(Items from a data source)
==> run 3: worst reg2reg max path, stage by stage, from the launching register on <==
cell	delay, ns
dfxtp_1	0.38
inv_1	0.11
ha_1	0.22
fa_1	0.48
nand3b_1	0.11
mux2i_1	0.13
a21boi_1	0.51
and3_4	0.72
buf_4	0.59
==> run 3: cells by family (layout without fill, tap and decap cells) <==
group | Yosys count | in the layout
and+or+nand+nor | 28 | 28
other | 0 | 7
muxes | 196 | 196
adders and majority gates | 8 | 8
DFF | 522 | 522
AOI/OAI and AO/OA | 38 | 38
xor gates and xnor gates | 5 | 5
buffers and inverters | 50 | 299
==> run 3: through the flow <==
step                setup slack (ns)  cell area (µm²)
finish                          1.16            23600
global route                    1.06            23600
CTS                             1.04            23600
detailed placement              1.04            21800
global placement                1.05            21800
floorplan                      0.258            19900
...
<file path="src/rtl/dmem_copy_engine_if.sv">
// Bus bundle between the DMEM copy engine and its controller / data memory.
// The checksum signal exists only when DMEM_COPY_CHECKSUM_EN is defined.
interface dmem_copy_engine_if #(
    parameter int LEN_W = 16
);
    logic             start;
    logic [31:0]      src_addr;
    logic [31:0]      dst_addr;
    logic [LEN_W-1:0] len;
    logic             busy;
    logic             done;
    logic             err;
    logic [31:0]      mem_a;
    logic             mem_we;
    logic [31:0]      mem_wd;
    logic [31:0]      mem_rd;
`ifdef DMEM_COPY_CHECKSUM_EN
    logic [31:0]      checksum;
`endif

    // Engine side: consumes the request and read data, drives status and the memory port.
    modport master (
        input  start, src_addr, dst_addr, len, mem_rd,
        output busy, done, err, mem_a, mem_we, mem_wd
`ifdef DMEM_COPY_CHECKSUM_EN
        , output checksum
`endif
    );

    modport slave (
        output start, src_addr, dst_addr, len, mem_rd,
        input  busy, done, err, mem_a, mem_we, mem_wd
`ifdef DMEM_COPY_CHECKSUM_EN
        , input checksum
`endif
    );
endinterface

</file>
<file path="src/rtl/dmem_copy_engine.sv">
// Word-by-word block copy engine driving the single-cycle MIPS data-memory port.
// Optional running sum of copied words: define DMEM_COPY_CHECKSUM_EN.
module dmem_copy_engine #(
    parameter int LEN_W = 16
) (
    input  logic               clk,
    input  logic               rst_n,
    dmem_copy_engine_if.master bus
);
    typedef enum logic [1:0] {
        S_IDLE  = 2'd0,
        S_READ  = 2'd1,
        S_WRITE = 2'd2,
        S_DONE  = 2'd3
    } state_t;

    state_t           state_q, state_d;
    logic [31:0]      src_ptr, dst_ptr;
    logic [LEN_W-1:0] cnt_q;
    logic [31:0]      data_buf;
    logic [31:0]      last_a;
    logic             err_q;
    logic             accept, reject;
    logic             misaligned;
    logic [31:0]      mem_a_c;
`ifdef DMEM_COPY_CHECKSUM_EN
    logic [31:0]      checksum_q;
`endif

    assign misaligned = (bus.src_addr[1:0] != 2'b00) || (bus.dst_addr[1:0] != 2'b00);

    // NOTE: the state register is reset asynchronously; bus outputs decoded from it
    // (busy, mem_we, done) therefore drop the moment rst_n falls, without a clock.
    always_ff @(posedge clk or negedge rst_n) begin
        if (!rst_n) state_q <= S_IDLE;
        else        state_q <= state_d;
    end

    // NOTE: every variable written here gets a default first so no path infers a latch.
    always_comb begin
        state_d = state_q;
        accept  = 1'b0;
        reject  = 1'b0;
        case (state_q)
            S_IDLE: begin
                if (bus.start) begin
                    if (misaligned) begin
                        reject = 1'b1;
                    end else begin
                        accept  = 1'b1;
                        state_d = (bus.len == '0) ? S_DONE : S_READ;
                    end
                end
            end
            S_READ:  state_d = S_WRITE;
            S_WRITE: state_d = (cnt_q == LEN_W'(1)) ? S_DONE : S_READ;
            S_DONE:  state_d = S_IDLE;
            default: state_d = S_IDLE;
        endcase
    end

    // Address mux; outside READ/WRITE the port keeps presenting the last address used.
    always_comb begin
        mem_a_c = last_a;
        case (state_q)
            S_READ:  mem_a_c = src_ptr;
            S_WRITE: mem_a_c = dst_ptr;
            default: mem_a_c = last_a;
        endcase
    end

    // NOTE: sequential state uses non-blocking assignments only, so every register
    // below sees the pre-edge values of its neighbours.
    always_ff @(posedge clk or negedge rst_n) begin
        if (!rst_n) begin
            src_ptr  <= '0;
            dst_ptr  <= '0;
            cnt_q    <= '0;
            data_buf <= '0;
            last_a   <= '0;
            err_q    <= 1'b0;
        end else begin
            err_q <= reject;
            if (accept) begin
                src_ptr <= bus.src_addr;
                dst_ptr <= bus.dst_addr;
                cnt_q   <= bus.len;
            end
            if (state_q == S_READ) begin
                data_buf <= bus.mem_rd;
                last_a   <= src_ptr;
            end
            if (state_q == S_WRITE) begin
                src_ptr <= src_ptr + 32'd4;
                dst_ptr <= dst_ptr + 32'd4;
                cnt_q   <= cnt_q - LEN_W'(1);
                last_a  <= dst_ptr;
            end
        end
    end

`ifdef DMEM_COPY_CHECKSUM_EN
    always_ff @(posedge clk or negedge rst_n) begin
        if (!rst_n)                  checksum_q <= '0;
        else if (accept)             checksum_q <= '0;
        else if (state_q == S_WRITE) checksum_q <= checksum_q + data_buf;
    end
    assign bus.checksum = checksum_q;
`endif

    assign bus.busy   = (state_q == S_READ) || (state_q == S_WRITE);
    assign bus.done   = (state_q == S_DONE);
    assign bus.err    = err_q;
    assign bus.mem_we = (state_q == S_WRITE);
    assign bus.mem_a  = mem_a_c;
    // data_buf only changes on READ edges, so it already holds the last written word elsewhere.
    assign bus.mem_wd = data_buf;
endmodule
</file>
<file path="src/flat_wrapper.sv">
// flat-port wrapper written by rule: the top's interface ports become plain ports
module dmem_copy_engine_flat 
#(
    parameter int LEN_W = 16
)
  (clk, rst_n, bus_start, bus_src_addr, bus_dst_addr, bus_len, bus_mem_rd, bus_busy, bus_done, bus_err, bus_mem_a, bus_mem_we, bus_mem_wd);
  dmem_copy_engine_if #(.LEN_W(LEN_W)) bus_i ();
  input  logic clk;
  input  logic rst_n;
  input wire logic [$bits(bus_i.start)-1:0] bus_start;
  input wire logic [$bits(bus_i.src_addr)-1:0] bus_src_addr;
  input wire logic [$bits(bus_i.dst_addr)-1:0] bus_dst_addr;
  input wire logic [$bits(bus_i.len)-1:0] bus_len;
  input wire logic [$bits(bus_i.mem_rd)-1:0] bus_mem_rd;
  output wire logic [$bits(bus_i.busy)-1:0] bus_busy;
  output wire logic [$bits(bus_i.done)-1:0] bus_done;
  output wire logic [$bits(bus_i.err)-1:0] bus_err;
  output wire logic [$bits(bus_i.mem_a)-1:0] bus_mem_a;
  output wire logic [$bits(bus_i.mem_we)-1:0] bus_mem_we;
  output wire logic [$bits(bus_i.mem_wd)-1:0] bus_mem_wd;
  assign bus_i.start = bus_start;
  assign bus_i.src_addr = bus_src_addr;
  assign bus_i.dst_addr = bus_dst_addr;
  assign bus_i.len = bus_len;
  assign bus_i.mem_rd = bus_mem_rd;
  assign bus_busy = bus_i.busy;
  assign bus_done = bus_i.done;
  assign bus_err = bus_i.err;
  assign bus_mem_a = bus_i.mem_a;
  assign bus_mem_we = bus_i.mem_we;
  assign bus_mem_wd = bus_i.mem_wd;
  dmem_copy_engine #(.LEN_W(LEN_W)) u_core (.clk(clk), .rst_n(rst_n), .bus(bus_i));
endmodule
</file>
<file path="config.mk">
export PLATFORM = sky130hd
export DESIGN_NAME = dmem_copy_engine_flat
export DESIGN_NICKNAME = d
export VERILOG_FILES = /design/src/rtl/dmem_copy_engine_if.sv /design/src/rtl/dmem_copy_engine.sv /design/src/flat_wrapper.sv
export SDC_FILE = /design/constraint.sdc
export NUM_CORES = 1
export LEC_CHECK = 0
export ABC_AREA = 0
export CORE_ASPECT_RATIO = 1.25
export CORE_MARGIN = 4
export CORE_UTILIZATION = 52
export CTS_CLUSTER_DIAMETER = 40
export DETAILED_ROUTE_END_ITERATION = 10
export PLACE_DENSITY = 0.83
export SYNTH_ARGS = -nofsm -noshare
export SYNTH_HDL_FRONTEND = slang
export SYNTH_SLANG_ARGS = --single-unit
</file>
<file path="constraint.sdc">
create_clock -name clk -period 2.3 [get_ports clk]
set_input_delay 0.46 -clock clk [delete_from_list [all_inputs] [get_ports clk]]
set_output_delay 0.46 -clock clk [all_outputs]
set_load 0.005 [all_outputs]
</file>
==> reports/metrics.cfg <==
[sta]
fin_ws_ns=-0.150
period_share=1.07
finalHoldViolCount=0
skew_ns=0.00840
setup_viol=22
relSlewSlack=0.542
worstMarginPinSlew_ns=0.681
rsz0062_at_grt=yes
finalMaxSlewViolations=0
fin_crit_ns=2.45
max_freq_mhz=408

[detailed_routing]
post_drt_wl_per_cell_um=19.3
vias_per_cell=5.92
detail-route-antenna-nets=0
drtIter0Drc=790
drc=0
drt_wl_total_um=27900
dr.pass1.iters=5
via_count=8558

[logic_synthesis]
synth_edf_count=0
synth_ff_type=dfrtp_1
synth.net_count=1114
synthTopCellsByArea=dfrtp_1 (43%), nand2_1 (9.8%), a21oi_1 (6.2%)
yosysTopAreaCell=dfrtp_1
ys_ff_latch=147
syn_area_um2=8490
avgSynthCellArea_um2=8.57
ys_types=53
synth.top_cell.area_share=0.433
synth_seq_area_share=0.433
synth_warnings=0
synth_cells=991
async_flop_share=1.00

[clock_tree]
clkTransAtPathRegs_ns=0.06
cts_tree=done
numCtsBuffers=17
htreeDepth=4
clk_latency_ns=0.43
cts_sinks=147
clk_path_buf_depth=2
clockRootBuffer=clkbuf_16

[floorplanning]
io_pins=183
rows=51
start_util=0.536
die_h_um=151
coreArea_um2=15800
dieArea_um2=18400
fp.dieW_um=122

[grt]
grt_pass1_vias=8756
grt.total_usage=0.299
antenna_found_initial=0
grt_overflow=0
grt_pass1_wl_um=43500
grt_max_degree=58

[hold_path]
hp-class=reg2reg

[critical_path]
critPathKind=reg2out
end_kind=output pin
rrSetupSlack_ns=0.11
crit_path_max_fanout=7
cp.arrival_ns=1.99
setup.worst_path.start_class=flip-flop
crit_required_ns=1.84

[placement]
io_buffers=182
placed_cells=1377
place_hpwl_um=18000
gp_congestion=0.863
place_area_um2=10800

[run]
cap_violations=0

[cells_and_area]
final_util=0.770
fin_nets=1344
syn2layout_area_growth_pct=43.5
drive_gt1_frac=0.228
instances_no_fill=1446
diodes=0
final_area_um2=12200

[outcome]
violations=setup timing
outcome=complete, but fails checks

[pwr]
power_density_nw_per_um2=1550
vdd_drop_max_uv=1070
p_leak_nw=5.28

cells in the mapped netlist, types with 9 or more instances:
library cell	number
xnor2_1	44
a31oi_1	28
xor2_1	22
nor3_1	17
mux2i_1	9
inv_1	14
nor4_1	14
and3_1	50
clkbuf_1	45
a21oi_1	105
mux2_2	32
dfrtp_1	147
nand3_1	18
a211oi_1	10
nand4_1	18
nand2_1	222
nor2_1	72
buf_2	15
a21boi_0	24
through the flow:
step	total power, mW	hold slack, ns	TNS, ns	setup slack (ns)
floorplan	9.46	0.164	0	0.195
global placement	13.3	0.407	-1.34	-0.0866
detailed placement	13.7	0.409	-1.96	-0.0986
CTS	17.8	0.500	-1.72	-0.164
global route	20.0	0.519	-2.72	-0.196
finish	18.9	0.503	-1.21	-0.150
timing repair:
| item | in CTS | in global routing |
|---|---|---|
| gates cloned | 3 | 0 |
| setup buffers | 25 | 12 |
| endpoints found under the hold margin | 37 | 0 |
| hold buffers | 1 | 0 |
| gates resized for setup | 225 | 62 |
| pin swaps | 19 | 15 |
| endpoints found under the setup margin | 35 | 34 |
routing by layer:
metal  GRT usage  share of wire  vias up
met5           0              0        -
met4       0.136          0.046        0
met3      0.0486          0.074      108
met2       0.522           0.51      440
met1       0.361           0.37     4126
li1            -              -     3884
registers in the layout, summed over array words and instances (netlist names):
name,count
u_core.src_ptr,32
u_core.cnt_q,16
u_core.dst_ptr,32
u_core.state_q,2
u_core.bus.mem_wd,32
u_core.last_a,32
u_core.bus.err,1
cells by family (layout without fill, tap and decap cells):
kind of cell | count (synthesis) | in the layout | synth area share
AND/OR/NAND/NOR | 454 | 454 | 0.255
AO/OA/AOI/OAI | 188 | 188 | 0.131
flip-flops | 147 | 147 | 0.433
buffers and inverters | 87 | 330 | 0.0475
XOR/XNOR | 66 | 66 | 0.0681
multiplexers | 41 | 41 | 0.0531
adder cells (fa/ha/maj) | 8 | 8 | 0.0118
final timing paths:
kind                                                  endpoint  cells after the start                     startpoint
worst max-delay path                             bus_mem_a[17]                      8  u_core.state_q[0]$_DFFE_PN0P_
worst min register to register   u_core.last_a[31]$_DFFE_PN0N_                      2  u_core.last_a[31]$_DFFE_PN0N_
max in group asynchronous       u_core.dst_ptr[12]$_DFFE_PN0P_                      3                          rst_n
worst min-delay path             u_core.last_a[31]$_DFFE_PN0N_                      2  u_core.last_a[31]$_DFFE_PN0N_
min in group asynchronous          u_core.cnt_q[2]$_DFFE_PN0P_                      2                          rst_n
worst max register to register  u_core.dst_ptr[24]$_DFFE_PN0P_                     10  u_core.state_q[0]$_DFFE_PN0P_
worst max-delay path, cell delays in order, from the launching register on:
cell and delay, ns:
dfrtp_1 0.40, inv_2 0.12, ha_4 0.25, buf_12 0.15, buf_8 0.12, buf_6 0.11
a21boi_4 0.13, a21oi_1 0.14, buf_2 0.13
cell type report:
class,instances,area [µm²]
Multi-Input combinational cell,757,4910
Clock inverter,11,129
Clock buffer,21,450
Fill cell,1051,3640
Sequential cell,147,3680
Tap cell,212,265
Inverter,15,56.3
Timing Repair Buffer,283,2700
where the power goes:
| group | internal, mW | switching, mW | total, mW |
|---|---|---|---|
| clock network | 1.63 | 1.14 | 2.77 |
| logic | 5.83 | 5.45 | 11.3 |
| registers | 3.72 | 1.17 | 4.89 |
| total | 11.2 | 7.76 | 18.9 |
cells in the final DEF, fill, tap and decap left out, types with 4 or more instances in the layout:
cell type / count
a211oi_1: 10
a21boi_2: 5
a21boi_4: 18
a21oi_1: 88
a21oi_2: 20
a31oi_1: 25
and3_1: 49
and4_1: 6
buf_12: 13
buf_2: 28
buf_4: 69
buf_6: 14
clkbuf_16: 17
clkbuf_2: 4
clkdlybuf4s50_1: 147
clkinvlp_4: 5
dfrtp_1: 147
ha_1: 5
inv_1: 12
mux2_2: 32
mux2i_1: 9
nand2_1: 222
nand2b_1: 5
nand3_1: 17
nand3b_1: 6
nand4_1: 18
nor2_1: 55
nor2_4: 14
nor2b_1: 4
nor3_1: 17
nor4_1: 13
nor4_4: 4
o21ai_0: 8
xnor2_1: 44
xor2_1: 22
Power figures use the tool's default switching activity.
---
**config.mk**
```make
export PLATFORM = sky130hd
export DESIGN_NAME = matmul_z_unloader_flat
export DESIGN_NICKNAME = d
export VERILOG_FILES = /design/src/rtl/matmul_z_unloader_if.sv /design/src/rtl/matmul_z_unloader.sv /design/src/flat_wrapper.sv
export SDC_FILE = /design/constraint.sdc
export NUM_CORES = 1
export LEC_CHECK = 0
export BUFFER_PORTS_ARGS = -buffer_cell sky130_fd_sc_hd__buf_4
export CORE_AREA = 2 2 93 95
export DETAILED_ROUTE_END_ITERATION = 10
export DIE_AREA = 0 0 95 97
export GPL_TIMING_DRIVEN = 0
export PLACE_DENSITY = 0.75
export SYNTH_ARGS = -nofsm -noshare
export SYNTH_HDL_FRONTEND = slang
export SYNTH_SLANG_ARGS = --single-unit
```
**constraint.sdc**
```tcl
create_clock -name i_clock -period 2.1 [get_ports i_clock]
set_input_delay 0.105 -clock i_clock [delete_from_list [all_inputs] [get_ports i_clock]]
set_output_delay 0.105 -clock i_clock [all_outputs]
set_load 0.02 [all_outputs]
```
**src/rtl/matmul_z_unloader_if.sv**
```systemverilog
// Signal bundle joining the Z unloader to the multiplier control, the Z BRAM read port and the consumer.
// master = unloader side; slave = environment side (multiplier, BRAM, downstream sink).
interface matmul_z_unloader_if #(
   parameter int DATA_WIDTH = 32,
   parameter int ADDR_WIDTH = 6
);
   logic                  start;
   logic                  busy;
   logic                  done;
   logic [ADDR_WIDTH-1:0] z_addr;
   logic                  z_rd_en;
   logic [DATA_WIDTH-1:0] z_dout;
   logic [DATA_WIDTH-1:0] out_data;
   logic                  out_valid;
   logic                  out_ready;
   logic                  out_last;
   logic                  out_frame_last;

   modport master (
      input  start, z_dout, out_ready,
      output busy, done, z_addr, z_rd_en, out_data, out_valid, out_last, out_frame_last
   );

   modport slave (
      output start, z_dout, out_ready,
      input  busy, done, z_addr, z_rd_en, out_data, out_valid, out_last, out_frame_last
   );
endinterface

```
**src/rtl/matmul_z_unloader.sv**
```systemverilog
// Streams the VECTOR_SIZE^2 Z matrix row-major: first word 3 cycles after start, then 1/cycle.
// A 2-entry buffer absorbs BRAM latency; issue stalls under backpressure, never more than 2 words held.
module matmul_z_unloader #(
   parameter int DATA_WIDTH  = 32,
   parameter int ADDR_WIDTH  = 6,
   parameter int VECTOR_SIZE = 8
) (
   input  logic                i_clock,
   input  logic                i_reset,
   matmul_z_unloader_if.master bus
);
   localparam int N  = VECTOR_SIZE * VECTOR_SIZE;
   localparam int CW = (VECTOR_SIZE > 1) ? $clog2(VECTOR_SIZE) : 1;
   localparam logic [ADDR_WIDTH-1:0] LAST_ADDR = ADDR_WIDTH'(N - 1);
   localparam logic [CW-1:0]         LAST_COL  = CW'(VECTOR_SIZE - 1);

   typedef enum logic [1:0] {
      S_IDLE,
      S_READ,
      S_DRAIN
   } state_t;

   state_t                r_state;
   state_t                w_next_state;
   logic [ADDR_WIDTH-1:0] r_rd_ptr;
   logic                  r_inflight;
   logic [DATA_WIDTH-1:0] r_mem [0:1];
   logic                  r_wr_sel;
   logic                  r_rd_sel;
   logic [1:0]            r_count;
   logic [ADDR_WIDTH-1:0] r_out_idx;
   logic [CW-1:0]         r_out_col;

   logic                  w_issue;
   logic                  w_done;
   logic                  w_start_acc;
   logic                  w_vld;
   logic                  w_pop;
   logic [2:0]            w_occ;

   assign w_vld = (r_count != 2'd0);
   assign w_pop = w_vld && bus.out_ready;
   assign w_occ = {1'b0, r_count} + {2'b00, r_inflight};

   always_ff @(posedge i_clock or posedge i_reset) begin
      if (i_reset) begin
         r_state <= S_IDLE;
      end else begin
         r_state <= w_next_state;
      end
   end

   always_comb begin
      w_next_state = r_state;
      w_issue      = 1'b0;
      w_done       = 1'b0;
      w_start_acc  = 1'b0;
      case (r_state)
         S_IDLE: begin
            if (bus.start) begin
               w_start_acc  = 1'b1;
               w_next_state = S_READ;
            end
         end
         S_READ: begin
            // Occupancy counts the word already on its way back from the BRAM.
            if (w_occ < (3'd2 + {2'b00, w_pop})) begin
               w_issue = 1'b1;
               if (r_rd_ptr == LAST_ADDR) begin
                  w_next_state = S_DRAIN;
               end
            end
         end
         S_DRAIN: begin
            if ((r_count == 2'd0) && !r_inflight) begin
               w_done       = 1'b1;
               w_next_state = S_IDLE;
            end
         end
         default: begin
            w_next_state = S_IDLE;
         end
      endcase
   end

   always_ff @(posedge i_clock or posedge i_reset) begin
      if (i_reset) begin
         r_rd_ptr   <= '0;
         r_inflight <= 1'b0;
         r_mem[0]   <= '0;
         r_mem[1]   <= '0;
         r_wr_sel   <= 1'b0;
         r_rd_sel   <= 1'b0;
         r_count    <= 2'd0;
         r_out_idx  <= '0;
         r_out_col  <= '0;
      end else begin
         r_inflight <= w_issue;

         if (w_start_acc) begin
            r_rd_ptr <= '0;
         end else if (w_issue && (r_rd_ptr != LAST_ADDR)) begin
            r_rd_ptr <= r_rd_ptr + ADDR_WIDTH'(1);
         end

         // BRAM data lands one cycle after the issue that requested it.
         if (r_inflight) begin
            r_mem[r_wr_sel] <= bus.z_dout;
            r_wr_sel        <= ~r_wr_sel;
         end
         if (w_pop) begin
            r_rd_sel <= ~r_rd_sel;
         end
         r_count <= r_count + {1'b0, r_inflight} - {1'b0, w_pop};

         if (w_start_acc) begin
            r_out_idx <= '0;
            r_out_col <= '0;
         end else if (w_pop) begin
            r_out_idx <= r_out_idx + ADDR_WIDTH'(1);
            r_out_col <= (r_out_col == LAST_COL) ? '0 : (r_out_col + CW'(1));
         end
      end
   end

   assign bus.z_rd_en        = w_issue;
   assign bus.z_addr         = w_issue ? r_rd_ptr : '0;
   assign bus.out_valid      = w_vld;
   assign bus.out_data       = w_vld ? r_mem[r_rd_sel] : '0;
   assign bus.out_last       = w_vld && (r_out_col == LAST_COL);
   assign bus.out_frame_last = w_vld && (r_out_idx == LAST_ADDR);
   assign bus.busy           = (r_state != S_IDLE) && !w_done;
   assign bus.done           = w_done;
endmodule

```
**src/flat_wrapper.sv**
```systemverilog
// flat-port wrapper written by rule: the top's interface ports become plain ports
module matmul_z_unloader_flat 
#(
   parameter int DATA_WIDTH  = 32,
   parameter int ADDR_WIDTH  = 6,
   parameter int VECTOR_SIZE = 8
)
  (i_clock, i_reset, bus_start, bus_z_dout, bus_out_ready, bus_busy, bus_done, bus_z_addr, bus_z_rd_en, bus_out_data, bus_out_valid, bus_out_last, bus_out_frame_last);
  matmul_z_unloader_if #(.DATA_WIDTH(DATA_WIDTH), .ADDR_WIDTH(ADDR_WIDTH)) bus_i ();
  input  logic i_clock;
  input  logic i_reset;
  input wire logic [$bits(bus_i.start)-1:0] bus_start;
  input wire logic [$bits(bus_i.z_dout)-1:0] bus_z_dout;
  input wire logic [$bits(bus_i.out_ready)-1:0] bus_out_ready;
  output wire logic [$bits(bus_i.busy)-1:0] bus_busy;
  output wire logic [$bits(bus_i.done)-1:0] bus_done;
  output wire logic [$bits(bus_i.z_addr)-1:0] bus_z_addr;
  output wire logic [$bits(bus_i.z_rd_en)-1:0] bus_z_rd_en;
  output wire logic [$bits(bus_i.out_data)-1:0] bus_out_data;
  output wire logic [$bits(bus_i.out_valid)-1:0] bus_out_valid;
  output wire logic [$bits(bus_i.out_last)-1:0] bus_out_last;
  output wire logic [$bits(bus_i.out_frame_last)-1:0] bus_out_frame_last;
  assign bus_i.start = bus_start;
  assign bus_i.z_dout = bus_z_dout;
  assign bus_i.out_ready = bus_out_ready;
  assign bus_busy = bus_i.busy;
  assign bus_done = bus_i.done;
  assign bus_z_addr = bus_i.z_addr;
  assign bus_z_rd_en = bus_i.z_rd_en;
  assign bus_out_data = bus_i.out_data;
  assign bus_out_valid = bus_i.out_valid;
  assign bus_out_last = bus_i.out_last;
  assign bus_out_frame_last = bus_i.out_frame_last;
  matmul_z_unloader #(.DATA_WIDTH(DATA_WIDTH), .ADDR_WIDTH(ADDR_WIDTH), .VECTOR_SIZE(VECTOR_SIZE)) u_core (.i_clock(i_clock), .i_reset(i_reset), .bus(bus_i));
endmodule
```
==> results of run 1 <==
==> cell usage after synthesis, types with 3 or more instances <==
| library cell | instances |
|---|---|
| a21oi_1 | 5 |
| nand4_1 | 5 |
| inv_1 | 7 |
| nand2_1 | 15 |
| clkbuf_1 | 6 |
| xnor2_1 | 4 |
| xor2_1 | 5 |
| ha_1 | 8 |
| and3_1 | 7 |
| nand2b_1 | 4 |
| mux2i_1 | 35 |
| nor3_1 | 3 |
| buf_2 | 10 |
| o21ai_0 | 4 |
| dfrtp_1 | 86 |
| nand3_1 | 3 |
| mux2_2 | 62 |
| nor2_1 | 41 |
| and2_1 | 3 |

**Problem details:** In the entries above, find the line holding "run 3: worst" and the line holding "muxes | 196 | 196"; print both of them and every line between, exactly, and nothing else.

**Solution to this problem:**
==> run 3: worst reg2reg max path, stage by stage, from the launching register on <==
cell	delay, ns
dfxtp_1	0.38
inv_1	0.11
ha_1	0.22
fa_1	0.48
nand3b_1	0.11
mux2i_1	0.13
a21boi_1	0.51
and3_4	0.72
buf_4	0.59
==> run 3: cells by family (layout without fill, tap and decap cells) <==
group | Yosys count | in the layout
and+or+nand+nor | 28 | 28
other | 0 | 7
muxes | 196 | 196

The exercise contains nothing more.